Collected data:

_ _ _ _

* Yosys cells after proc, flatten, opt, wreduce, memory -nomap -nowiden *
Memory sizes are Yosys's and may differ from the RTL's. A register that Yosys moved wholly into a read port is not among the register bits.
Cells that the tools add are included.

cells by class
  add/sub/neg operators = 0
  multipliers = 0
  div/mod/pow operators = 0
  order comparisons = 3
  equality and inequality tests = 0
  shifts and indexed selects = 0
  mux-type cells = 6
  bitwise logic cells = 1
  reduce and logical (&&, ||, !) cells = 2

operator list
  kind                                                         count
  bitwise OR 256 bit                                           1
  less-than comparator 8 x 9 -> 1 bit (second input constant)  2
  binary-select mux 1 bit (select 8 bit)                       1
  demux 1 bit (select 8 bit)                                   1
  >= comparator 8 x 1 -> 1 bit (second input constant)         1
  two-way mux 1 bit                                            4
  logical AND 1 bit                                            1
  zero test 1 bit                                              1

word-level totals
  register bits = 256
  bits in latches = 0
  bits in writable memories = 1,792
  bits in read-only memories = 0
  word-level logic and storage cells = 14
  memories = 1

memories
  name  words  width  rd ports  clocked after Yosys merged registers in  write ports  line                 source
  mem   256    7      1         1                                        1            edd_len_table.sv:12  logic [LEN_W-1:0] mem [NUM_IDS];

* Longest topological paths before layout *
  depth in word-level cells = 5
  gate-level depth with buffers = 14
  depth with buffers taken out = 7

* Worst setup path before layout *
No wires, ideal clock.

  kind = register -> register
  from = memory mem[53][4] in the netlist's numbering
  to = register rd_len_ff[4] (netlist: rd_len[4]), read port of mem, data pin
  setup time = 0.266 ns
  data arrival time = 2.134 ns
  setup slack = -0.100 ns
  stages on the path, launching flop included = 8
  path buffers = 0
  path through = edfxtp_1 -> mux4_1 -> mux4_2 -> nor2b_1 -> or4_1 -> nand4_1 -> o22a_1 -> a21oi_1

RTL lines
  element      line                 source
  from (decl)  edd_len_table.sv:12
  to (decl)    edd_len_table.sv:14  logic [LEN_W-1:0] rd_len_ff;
--- config.mk ---
export PLATFORM = sky130hd
export DESIGN_NAME = edd_ctrl
export DESIGN_NICKNAME = d
export VERILOG_FILES = /design/src/hw/rtl/edd_pkg.sv /design/src/hw/rtl/edd_ctrl.sv
export SDC_FILE = /design/constraint.sdc
export NUM_CORES = 1
export LEC_CHECK = 0
export ABC_AREA = 1
export BUFFER_PORTS_ARGS = -buffer_cell sky130_fd_sc_hd__buf_2
export CORE_ASPECT_RATIO = 2
export CORE_UTILIZATION = 50
export DETAILED_ROUTE_END_ITERATION = 16
export PLACE_DENSITY = 0.73
export SLEW_MARGIN = 30
export SYNTH_ARGS = -nofsm -noshare
export SYNTH_HDL_FRONTEND = slang
export SYNTH_SLANG_ARGS = --single-unit
--- constraint.sdc ---
create_clock -name clock -period 6.3 [get_ports clock]
set_input_delay 0 -clock clock [delete_from_list [all_inputs] [get_ports clock]]
set_output_delay 0 -clock clock [all_outputs]
set_load 0.01 [all_outputs]
File: config.mk
export PLATFORM = sky130hd
export DESIGN_NAME = abde_queue
export DESIGN_NICKNAME = d
export VERILOG_FILES = /design/src/rtl/abde_pkg.sv /design/src/rtl/abde_queue.sv
export SDC_FILE = /design/constraint.sdc
export NUM_CORES = 1
export LEC_CHECK = 0
export CAP_MARGIN = 20
export CORE_AREA = 2 2 207 209
export CTS_CLUSTER_DIAMETER = 100
export CTS_CLUSTER_SIZE = 16
export DETAILED_ROUTE_END_ITERATION = 8
export DIE_AREA = 0 0 209 211
export DONT_BUFFER_PORTS = 1
export PLACE_DENSITY = 0.57
export SYNTH_ARGS = -nofsm -noshare
export SYNTH_HDL_FRONTEND = slang
export SYNTH_SLANG_ARGS = --single-unit
File: constraint.sdc
create_clock -name i_clk -period 20.8 [get_ports i_clk]
set_input_delay 4.16 -clock i_clk [delete_from_list [all_inputs] [get_ports i_clk]]
set_output_delay 4.16 -clock i_clk [all_outputs]
set_load 0.01 [all_outputs]
`src/hdl/chtb_pkg.sv`:
```
`timescale 1ns / 1ps
// ----------------------------------------------------------------------------
// chtb_pkg
// Types, constants and the multiply schedule of the closest-hit intersector.
// ----------------------------------------------------------------------------
package chtb_pkg;

    localparam int EW     = 33;   // vertex difference width
    localparam int NW     = 19;   // negated direction width
    localparam int BW     = 68;   // cross product width
    localparam int AW     = 104;  // determinant accumulator width
    localparam int DW     = 136;  // divider width
    localparam int DIST_W = 31;
    localparam int IDX_W  = 10;
    localparam int NUM_OPS = 30;
    localparam int CFG_IDX_W  = 3;
    localparam int CFG_DATA_W = 40;
    localparam int IN_W  = 288;
    localparam int OUT_W = 48;

    localparam logic [DIST_W-1:0] DIST_MAX = '1;
    localparam logic [17:0] DIR_Z_RESET = 18'd65536;
    localparam logic [39:0] EPS_RESET   = 40'd28147498;

    // register indexes
    localparam logic [CFG_IDX_W-1:0] REG_ORIGIN_X = 3'd0;
    localparam logic [CFG_IDX_W-1:0] REG_ORIGIN_Y = 3'd1;
    localparam logic [CFG_IDX_W-1:0] REG_ORIGIN_Z = 3'd2;
    localparam logic [CFG_IDX_W-1:0] REG_DIR_X    = 3'd3;
    localparam logic [CFG_IDX_W-1:0] REG_DIR_Y    = 3'd4;
    localparam logic [CFG_IDX_W-1:0] REG_DIR_Z    = 3'd5;
    localparam logic [CFG_IDX_W-1:0] REG_DET_EPS  = 3'd6;

    // operand selects
    localparam logic [4:0] SEL_E1X = 5'd0;
    localparam logic [4:0] SEL_E1Y = 5'd1;
    localparam logic [4:0] SEL_E1Z = 5'd2;
    localparam logic [4:0] SEL_E2X = 5'd3;
    localparam logic [4:0] SEL_E2Y = 5'd4;
    localparam logic [4:0] SEL_E2Z = 5'd5;
    localparam logic [4:0] SEL_SX  = 5'd6;
    localparam logic [4:0] SEL_SY  = 5'd7;
    localparam logic [4:0] SEL_SZ  = 5'd8;
    localparam logic [4:0] SEL_NDX = 5'd9;
    localparam logic [4:0] SEL_NDY = 5'd10;
    localparam logic [4:0] SEL_NDZ = 5'd11;
    localparam logic [4:0] SEL_U0  = 5'd12;
    localparam logic [4:0] SEL_U1  = 5'd13;
    localparam logic [4:0] SEL_U2  = 5'd14;
    localparam logic [4:0] SEL_V0  = 5'd15;
    localparam logic [4:0] SEL_V1  = 5'd16;
    localparam logic [4:0] SEL_V2  = 5'd17;
    localparam logic [4:0] SEL_W0  = 5'd18;
    localparam logic [4:0] SEL_W1  = 5'd19;
    localparam logic [4:0] SEL_W2  = 5'd20;

    // accumulate destinations
    localparam logic [3:0] DST_U0  = 4'd0;
    localparam logic [3:0] DST_U1  = 4'd1;
    localparam logic [3:0] DST_U2  = 4'd2;
    localparam logic [3:0] DST_V0  = 4'd3;
    localparam logic [3:0] DST_V1  = 4'd4;
    localparam logic [3:0] DST_V2  = 4'd5;
    localparam logic [3:0] DST_W0  = 4'd6;
    localparam logic [3:0] DST_W1  = 4'd7;
    localparam logic [3:0] DST_W2  = 4'd8;
    localparam logic [3:0] DST_DET = 4'd9;
    localparam logic [3:0] DST_NA  = 4'd10;
    localparam logic [3:0] DST_NB  = 4'd11;
    localparam logic [3:0] DST_NT  = 4'd12;

    typedef struct packed {
        logic [4:0] a_sel;
        logic [4:0] b_sel;
        logic       neg;
        logic       done;
        logic [3:0] dest;
    } t_uop;

    typedef struct packed {
        logic [2:0][EW-1:0] e1;
        logic [2:0][EW-1:0] e2;
        logic [2:0][EW-1:0] s;
        logic [IDX_W-1:0]   index;
        logic               counted;
        logic               last;
    } t_entry;

    typedef enum logic [2:0] {
        ST_IDLE, ST_MUL, ST_DRAIN, ST_CHK1, ST_CHK2, ST_DIV, ST_UPD
    } t_state;

    // cross products u = e2 x nd, v = nd x e1, w = e1 x e2, then
    // det = e1.u, na = s.u, nb = s.v, nt = s.w
    function automatic t_uop uop_rom(input logic [4:0] idx);
        t_uop u;
        case (idx)
            5'd0:  u = '{SEL_E2Y, SEL_NDZ, 1'b0, 1'b0, DST_U0};
            5'd1:  u = '{SEL_E2Z, SEL_NDY, 1'b1, 1'b1, DST_U0};
            5'd2:  u = '{SEL_E2Z, SEL_NDX, 1'b0, 1'b0, DST_U1};
            5'd3:  u = '{SEL_E2X, SEL_NDZ, 1'b1, 1'b1, DST_U1};
            5'd4:  u = '{SEL_E2X, SEL_NDY, 1'b0, 1'b0, DST_U2};
            5'd5:  u = '{SEL_E2Y, SEL_NDX, 1'b1, 1'b1, DST_U2};
            5'd6:  u = '{SEL_E1Z, SEL_NDY, 1'b0, 1'b0, DST_V0};
            5'd7:  u = '{SEL_E1Y, SEL_NDZ, 1'b1, 1'b1, DST_V0};
            5'd8:  u = '{SEL_E1X, SEL_NDZ, 1'b0, 1'b0, DST_V1};
            5'd9:  u = '{SEL_E1Z, SEL_NDX, 1'b1, 1'b1, DST_V1};
            5'd10: u = '{SEL_E1Y, SEL_NDX, 1'b0, 1'b0, DST_V2};
            5'd11: u = '{SEL_E1X, SEL_NDY, 1'b1, 1'b1, DST_V2};
            5'd12: u = '{SEL_E1Y, SEL_E2Z, 1'b0, 1'b0, DST_W0};
            5'd13: u = '{SEL_E1Z, SEL_E2Y, 1'b1, 1'b1, DST_W0};
            5'd14: u = '{SEL_E1Z, SEL_E2X, 1'b0, 1'b0, DST_W1};
            5'd15: u = '{SEL_E1X, SEL_E2Z, 1'b1, 1'b1, DST_W1};
            5'd16: u = '{SEL_E1X, SEL_E2Y, 1'b0, 1'b0, DST_W2};
            5'd17: u = '{SEL_E1Y, SEL_E2X, 1'b1, 1'b1, DST_W2};
            5'd18: u = '{SEL_E1X, SEL_U0, 1'b0, 1'b0, DST_DET};
            5'd19: u = '{SEL_E1Y, SEL_U1, 1'b0, 1'b0, DST_DET};
            5'd20: u = '{SEL_E1Z, SEL_U2, 1'b0, 1'b1, DST_DET};
            5'd21: u = '{SEL_SX,  SEL_U0, 1'b0, 1'b0, DST_NA};
            5'd22: u = '{SEL_SY,  SEL_U1, 1'b0, 1'b0, DST_NA};
            5'd23: u = '{SEL_SZ,  SEL_U2, 1'b0, 1'b1, DST_NA};
            5'd24: u = '{SEL_SX,  SEL_V0, 1'b0, 1'b0, DST_NB};
            5'd25: u = '{SEL_SY,  SEL_V1, 1'b0, 1'b0, DST_NB};
            5'd26: u = '{SEL_SZ,  SEL_V2, 1'b0, 1'b1, DST_NB};
            5'd27: u = '{SEL_SX,  SEL_W0, 1'b0, 1'b0, DST_NT};
            5'd28: u = '{SEL_SY,  SEL_W1, 1'b0, 1'b0, DST_NT};
            5'd29: u = '{SEL_SZ,  SEL_W2, 1'b0, 1'b1, DST_NT};
            default: u = '0;
        endcase
        return u;
    endfunction

endpackage

```
`src/hdl/chtb_fifo.sv`:
```
`timescale 1ns / 1ps
// ----------------------------------------------------------------------------
// chtb_fifo
// Two-entry queue between the front and the intersect engine.
// ----------------------------------------------------------------------------
module chtb_fifo (
    input  logic             i_clk,
    input  logic             i_rst_n,
    input  logic             i_push,
    input  chtb_pkg::t_entry i_entry,
    output logic             o_full,
    output logic             o_valid,
    output chtb_pkg::t_entry o_entry,
    input  logic             i_pop
);

    chtb_pkg::t_entry r_mem [0:1];
    logic             r_wp, r_rp;
    logic [1:0]       r_cnt, n_cnt;

    assign o_full  = r_cnt == 2'd2;
    assign o_valid = r_cnt != 2'd0;
    assign o_entry = r_mem[r_rp];

    always_comb begin
        n_cnt = r_cnt;
        if (i_push && !i_pop) begin
            n_cnt = r_cnt + 2'd1;
        end else if (i_pop && !i_push) begin
            n_cnt = r_cnt - 2'd1;
        end
    end

    always_ff @(posedge i_clk) begin
        if (i_push) begin
            r_mem[r_wp] <= i_entry;
        end
    end

    always_ff @(posedge i_clk) begin
        if (!i_rst_n) begin
            r_wp  <= 1'b0;
            r_rp  <= 1'b0;
            r_cnt <= 2'd0;
        end else begin
            if (i_push) r_wp <= !r_wp;
            if (i_pop)  r_rp <= !r_rp;
            r_cnt <= n_cnt;
        end
    end

endmodule

```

_ _ _ _

Task instructions:
Only lines holding the string "before" are wanted; gather each one from the entries above.

Solution to this problem:
* Longest topological paths before layout *
* Worst setup path before layout *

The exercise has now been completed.